WHAT YOU NEED TO DO —
The following data has a line with "and+or+nand+nor | 186 |" and a line with "x dfrtp\_1 \\". Write out exactly those lines and all the lines between them.

——————

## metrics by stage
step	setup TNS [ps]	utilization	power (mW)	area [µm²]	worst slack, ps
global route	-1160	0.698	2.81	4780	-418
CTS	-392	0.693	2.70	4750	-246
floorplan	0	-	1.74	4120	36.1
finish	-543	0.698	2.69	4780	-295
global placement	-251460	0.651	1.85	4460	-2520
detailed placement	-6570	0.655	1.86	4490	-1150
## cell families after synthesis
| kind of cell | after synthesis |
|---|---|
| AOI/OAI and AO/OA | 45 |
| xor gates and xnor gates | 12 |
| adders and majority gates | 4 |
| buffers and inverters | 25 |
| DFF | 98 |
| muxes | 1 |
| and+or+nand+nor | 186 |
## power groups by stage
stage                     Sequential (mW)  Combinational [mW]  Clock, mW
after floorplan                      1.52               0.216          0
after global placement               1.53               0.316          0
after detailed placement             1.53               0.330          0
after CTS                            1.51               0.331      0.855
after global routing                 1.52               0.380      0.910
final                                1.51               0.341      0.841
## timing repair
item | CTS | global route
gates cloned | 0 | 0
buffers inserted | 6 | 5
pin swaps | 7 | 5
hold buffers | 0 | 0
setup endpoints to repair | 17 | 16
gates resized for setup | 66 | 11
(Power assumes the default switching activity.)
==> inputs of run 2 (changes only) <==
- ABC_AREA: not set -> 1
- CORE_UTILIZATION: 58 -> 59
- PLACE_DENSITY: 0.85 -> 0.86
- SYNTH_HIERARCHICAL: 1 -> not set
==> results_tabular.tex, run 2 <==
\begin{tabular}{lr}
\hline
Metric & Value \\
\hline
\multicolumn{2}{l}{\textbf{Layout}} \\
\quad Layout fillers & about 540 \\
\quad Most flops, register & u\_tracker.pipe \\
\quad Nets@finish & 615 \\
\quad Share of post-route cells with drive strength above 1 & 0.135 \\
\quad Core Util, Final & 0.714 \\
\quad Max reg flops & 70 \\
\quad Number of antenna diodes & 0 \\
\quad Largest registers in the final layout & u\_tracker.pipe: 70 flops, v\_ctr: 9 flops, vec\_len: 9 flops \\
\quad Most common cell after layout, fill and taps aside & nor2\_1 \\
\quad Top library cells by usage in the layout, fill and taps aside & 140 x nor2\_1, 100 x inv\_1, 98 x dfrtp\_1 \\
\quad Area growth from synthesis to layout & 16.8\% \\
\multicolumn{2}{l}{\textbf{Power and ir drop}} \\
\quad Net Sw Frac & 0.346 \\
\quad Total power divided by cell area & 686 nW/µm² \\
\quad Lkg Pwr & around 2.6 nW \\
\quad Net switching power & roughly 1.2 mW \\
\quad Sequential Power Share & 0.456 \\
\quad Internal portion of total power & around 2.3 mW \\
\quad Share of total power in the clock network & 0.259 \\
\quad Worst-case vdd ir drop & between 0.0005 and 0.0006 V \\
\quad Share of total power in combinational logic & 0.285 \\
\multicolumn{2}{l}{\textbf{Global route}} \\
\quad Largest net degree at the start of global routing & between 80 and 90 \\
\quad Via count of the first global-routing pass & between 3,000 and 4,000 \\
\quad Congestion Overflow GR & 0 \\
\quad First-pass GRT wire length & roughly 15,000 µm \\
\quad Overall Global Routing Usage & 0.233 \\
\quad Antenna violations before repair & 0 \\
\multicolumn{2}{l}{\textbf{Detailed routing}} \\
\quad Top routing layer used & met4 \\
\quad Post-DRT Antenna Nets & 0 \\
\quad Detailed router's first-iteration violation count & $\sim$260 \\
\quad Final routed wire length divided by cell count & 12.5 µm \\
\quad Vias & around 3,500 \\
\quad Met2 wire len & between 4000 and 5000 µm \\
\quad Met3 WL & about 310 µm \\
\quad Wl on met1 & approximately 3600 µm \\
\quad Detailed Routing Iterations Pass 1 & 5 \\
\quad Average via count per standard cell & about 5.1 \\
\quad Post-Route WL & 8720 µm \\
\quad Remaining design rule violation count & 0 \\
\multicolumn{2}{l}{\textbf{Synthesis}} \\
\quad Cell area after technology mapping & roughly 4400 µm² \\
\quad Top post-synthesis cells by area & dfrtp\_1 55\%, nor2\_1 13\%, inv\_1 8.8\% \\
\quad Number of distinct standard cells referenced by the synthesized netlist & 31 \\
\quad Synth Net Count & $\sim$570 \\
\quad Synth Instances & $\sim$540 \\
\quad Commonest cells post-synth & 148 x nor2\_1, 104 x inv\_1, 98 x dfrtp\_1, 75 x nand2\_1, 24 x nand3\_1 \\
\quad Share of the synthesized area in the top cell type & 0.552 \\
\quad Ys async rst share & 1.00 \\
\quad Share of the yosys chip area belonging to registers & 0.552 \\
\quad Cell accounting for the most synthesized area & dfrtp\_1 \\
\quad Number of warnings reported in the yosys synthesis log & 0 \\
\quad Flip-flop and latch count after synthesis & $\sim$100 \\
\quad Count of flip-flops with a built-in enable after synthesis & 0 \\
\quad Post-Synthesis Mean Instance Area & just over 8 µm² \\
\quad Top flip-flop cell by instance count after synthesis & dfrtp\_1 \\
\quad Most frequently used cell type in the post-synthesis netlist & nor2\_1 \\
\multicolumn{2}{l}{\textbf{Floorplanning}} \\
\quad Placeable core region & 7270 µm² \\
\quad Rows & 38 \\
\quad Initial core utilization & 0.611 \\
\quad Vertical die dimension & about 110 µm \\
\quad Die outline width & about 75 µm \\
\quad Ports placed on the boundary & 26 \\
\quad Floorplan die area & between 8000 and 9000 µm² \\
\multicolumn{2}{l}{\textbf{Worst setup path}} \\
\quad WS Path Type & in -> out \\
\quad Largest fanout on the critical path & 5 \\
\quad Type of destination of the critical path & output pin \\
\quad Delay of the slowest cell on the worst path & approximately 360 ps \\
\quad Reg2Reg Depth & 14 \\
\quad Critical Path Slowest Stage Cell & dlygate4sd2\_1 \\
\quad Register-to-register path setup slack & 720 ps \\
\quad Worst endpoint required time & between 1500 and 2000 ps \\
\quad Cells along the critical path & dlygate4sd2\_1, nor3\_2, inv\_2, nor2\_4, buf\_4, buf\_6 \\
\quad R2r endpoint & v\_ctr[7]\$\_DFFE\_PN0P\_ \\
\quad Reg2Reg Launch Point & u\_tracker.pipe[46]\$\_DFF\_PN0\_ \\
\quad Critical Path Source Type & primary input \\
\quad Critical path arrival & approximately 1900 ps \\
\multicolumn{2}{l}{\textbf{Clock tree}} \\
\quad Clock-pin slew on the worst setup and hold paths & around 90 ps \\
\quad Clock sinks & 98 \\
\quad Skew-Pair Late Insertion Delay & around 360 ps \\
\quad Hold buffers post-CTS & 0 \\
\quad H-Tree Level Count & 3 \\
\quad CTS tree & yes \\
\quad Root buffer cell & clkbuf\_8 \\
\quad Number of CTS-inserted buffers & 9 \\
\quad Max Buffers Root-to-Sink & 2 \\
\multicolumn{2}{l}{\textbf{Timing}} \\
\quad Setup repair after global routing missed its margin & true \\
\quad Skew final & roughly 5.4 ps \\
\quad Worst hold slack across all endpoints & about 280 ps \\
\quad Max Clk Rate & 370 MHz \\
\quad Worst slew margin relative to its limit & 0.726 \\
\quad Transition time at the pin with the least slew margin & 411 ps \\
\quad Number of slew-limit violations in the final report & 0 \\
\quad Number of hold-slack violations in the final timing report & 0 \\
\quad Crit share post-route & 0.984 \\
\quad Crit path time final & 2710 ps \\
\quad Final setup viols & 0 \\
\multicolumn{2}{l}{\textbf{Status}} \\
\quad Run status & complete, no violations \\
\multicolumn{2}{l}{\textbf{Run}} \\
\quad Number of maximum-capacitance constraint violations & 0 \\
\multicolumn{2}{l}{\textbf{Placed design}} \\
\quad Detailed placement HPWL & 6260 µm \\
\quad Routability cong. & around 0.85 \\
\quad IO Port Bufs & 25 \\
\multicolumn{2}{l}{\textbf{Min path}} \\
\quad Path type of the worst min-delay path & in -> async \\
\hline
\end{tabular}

——————

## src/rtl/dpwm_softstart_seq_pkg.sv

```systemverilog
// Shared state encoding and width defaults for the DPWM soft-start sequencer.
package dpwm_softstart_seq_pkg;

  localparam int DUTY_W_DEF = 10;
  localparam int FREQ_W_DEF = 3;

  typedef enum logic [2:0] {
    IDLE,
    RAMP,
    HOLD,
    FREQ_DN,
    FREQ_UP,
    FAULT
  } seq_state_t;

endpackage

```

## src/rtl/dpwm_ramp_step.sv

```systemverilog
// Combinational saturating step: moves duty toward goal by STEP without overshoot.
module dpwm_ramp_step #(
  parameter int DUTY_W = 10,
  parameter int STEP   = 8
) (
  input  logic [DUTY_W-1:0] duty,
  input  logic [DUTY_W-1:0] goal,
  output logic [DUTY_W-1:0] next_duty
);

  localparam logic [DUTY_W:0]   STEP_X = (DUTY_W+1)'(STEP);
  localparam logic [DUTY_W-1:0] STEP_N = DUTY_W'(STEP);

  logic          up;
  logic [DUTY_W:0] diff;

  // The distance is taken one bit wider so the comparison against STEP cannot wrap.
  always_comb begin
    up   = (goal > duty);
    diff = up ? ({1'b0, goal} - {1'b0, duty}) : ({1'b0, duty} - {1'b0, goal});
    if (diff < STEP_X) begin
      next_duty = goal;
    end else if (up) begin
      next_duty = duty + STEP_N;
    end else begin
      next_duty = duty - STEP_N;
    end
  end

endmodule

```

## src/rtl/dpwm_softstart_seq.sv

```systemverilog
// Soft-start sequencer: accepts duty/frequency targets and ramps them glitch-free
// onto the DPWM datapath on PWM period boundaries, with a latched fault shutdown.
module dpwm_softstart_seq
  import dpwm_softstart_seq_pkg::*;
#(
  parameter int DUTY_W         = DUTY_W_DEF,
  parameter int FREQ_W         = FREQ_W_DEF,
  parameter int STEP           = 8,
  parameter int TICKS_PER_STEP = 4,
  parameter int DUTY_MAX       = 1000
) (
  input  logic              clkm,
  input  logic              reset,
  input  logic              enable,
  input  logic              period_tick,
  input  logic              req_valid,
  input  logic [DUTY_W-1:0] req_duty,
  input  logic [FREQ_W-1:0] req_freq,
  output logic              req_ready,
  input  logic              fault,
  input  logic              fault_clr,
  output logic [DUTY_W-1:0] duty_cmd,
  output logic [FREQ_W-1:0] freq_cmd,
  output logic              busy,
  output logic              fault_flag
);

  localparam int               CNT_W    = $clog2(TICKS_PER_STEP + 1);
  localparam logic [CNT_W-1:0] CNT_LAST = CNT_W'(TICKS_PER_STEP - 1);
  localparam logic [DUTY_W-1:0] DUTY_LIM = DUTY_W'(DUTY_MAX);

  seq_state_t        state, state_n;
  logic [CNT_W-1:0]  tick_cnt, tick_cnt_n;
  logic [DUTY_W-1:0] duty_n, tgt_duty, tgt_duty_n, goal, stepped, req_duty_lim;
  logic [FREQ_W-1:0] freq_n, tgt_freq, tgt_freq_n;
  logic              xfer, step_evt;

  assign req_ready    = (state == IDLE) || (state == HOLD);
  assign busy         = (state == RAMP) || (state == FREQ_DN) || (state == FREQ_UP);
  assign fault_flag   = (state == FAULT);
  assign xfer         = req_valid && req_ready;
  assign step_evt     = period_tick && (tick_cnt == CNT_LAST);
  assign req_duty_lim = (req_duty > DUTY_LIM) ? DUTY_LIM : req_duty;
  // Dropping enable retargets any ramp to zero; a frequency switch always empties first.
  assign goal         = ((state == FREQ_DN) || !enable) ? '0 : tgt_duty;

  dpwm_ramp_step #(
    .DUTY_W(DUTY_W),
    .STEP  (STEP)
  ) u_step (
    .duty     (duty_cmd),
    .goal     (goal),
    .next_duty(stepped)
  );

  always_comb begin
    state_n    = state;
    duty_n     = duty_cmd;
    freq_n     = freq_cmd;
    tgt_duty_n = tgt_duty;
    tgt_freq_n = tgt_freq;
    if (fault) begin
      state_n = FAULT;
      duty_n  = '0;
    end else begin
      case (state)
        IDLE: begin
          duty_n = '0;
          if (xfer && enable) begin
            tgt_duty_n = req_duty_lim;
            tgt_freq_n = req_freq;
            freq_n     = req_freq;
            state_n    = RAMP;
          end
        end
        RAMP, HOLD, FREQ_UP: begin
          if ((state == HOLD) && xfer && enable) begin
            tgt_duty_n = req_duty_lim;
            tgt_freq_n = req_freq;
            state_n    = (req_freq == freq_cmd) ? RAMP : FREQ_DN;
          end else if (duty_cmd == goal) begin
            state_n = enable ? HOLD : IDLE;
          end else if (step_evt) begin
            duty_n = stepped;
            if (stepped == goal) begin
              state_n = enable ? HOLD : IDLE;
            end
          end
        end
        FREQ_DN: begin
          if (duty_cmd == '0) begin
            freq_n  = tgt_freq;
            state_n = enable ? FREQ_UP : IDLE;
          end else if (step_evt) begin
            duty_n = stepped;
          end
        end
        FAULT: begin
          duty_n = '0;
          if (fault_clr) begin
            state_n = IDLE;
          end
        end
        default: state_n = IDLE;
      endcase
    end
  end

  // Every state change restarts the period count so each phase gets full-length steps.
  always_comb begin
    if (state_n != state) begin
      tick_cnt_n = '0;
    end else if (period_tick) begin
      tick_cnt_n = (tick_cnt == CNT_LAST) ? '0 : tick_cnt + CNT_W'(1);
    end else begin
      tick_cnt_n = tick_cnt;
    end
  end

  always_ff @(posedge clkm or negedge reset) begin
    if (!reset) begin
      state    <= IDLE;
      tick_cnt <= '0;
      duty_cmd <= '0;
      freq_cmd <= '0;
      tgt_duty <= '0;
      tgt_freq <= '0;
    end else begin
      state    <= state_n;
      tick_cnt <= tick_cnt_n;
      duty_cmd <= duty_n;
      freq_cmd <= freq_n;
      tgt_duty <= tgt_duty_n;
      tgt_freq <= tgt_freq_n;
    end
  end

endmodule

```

——————

SOLUTION FOR THIS PROBLEM —
| and+or+nand+nor | 186 |
## power groups by stage
stage                     Sequential (mW)  Combinational [mW]  Clock, mW
after floorplan                      1.52               0.216          0
after global placement               1.53               0.316          0
after detailed placement             1.53               0.330          0
after CTS                            1.51               0.331      0.855
after global routing                 1.52               0.380      0.910
final                                1.51               0.341      0.841
## timing repair
item | CTS | global route
gates cloned | 0 | 0
buffers inserted | 6 | 5
pin swaps | 7 | 5
hold buffers | 0 | 0
setup endpoints to repair | 17 | 16
gates resized for setup | 66 | 11
(Power assumes the default switching activity.)
==> inputs of run 2 (changes only) <==
- ABC_AREA: not set -> 1
- CORE_UTILIZATION: 58 -> 59
- PLACE_DENSITY: 0.85 -> 0.86
- SYNTH_HIERARCHICAL: 1 -> not set
==> results_tabular.tex, run 2 <==
\begin{tabular}{lr}
\hline
Metric & Value \\
\hline
\multicolumn{2}{l}{\textbf{Layout}} \\
\quad Layout fillers & about 540 \\
\quad Most flops, register & u\_tracker.pipe \\
\quad Nets@finish & 615 \\
\quad Share of post-route cells with drive strength above 1 & 0.135 \\
\quad Core Util, Final & 0.714 \\
\quad Max reg flops & 70 \\
\quad Number of antenna diodes & 0 \\
\quad Largest registers in the final layout & u\_tracker.pipe: 70 flops, v\_ctr: 9 flops, vec\_len: 9 flops \\
\quad Most common cell after layout, fill and taps aside & nor2\_1 \\
\quad Top library cells by usage in the layout, fill and taps aside & 140 x nor2\_1, 100 x inv\_1, 98 x dfrtp\_1 \\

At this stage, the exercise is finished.